* _EXERCISE PROMPT_
From the data below, retype exactly the lines starting with the one that contains "- The total area" and ending with the one that contains "- Leaving out", both included.

* _LISTED ENTRIES_
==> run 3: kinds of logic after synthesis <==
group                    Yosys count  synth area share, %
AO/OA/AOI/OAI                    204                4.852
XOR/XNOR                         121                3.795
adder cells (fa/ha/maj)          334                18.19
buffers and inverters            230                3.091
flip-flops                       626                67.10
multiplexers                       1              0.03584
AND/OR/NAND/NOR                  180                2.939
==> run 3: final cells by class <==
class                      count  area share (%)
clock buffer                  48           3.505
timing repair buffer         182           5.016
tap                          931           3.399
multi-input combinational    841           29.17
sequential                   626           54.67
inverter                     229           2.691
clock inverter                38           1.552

--

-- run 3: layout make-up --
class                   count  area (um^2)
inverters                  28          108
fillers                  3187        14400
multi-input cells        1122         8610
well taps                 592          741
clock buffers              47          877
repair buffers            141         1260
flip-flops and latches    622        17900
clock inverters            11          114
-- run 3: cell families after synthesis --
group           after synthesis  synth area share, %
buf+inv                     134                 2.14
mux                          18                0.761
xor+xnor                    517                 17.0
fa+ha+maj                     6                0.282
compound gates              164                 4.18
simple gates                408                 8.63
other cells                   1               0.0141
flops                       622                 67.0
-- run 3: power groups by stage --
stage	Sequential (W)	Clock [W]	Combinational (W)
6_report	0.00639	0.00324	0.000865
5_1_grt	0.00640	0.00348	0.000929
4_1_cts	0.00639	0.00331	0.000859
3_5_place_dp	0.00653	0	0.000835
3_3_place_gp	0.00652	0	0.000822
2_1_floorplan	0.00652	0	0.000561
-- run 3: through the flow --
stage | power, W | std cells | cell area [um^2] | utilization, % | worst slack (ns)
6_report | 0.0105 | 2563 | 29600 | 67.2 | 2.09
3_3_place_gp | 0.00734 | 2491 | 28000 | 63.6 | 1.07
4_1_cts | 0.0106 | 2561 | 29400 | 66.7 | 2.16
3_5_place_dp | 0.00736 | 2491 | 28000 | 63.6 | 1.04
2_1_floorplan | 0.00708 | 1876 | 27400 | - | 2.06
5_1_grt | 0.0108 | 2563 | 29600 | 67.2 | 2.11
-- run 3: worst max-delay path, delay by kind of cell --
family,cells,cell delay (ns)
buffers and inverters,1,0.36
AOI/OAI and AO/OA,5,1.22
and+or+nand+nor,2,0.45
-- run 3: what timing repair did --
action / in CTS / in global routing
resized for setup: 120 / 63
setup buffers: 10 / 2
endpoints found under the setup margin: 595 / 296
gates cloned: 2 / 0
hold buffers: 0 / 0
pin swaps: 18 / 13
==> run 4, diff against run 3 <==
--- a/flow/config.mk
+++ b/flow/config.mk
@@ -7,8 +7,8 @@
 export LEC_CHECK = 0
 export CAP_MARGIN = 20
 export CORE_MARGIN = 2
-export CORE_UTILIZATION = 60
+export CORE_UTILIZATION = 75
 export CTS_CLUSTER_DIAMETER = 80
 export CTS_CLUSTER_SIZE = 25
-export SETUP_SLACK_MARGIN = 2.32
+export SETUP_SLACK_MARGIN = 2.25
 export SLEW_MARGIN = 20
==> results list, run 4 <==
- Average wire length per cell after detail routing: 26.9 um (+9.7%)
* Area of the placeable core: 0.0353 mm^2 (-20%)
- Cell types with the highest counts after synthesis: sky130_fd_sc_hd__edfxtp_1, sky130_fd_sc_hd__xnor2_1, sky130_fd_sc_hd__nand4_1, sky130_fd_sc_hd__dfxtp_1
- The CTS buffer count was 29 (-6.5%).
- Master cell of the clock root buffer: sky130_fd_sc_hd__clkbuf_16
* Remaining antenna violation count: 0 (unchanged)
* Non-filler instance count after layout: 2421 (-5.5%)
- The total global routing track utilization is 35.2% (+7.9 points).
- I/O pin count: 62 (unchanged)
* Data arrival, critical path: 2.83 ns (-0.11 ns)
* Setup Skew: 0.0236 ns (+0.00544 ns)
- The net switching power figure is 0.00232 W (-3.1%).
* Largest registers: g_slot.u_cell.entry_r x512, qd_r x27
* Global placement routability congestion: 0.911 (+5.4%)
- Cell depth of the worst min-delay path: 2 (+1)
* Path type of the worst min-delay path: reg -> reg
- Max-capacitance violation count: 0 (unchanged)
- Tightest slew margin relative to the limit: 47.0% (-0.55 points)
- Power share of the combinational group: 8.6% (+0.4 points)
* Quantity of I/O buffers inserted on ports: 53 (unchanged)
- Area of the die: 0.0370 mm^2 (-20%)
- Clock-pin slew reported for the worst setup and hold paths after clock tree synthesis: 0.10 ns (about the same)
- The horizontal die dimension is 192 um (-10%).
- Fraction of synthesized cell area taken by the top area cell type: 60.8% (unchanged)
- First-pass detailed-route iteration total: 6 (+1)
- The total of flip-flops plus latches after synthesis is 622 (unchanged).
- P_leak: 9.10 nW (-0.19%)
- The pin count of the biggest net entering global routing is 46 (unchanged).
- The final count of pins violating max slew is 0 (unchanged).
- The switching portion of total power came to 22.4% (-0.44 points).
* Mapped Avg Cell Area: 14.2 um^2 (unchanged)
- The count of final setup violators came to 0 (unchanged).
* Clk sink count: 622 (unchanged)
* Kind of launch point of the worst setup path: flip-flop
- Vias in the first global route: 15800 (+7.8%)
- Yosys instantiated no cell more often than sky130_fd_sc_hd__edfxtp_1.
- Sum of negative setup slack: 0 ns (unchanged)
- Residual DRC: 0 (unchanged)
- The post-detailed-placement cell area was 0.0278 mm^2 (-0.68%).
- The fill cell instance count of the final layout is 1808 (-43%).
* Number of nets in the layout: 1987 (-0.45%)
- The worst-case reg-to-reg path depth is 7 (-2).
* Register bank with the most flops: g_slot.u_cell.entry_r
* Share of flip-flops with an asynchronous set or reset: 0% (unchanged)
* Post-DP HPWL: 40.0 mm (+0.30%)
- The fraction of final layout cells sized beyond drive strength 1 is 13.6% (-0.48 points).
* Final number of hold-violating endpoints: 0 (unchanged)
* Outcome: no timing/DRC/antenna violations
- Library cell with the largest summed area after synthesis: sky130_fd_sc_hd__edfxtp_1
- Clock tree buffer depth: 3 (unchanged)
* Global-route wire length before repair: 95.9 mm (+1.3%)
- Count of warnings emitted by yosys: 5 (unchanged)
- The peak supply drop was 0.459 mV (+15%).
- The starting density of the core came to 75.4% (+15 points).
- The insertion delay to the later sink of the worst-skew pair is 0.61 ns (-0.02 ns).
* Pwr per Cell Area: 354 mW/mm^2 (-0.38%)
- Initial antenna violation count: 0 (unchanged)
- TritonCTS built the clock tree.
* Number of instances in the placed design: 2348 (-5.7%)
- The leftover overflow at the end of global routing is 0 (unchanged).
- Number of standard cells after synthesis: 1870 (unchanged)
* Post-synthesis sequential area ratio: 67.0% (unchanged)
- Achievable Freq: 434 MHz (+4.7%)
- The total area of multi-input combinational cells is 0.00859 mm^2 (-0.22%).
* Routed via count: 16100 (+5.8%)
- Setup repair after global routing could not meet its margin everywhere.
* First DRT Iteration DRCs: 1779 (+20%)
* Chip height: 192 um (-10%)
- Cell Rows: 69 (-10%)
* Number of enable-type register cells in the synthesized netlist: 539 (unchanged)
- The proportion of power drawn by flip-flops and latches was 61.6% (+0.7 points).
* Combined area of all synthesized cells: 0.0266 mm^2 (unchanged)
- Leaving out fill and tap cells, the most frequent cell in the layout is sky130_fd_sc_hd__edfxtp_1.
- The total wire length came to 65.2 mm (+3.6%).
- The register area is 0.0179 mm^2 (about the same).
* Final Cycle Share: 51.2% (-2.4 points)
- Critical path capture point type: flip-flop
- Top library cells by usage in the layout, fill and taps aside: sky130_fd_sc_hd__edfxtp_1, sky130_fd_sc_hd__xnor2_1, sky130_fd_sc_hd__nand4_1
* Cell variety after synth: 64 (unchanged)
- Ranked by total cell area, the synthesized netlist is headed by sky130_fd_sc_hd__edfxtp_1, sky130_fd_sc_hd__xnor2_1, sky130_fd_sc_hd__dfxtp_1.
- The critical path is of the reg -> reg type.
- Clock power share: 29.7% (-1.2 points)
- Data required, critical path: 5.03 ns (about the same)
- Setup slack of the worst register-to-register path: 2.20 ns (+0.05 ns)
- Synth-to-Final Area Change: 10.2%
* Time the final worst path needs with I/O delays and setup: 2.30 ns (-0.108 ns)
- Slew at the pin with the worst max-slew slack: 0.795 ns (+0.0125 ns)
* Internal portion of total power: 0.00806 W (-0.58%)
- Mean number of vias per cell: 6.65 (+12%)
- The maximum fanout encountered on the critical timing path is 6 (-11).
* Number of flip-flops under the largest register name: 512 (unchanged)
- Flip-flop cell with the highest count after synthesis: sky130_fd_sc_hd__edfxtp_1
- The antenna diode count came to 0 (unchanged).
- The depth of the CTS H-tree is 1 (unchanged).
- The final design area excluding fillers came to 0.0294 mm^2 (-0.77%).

* * *

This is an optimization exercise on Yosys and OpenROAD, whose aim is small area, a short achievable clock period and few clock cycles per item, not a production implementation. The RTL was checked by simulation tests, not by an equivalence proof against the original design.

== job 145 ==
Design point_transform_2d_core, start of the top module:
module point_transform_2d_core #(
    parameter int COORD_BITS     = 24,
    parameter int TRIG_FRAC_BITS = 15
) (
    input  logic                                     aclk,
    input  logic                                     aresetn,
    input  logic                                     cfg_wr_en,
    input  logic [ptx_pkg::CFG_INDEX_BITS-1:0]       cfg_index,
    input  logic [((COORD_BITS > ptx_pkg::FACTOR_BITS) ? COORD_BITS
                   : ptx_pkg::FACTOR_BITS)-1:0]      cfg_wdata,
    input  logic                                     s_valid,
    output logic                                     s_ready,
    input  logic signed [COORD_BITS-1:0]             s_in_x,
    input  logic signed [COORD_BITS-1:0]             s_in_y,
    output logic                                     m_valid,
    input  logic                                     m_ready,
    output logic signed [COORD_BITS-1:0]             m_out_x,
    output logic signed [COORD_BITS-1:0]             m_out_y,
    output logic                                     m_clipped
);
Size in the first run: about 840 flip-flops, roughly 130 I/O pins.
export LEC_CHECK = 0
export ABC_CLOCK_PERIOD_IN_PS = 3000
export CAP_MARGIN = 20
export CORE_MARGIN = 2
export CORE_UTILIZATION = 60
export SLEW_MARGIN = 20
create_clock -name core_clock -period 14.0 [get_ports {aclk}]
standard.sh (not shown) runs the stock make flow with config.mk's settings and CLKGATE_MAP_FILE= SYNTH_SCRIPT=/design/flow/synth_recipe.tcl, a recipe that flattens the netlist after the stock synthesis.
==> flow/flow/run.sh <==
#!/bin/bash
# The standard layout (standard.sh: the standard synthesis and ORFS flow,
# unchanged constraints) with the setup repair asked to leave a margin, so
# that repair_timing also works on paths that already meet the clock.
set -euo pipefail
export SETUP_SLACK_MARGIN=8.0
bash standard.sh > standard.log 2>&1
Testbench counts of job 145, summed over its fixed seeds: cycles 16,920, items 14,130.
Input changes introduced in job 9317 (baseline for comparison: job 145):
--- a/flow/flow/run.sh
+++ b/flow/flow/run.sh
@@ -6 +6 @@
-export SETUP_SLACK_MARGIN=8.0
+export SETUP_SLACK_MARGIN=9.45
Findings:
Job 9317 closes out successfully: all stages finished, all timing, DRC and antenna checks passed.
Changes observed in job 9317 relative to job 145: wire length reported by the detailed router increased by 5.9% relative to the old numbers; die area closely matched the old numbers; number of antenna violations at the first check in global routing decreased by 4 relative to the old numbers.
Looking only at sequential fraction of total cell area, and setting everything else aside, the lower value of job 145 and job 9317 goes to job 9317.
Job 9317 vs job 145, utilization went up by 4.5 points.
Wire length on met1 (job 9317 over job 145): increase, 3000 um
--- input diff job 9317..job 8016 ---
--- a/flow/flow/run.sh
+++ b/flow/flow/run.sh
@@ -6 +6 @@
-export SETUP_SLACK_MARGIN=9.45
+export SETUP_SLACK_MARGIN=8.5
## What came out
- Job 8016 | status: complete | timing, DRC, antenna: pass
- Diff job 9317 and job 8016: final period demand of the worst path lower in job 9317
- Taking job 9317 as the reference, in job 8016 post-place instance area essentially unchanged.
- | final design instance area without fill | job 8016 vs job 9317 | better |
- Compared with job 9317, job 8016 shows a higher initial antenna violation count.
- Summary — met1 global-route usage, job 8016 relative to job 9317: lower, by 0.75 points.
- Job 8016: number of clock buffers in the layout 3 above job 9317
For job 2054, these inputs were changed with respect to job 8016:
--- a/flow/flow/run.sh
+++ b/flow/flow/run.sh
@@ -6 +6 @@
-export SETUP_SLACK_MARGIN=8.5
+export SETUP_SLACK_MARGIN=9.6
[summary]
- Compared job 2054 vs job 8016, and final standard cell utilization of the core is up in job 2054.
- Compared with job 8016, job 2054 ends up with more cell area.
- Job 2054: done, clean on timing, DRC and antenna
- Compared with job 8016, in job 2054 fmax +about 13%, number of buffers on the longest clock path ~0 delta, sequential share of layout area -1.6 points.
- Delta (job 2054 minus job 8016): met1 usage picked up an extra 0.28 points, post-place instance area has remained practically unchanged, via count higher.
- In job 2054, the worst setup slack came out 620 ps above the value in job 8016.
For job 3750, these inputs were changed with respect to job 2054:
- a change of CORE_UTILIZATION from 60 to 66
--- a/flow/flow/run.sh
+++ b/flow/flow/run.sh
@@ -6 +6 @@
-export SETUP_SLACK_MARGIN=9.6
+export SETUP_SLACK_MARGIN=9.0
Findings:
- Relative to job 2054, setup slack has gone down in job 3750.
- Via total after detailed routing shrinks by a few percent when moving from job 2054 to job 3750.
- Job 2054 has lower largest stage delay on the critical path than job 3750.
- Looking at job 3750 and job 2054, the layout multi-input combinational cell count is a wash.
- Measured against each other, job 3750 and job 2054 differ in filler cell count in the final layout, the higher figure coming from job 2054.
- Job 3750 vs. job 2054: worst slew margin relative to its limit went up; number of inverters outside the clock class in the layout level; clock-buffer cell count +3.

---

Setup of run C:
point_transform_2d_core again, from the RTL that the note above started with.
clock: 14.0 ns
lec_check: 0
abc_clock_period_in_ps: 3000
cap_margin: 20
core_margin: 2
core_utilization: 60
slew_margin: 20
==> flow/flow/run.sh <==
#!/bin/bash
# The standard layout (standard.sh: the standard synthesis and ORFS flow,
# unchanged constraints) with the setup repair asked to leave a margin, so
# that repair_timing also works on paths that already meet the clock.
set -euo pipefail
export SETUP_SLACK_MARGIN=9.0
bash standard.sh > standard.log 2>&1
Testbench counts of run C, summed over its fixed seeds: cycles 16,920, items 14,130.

* _TASK ANSWER_
- The total area of multi-input combinational cells is 0.00859 mm^2 (-0.22%).
* Routed via count: 16100 (+5.8%)
- Setup repair after global routing could not meet its margin everywhere.
* First DRT Iteration DRCs: 1779 (+20%)
* Chip height: 192 um (-10%)
- Cell Rows: 69 (-10%)
* Number of enable-type register cells in the synthesized netlist: 539 (unchanged)
- The proportion of power drawn by flip-flops and latches was 61.6% (+0.7 points).
* Combined area of all synthesized cells: 0.0266 mm^2 (unchanged)
- Leaving out fill and tap cells, the most frequent cell in the layout is sky130_fd_sc_hd__edfxtp_1.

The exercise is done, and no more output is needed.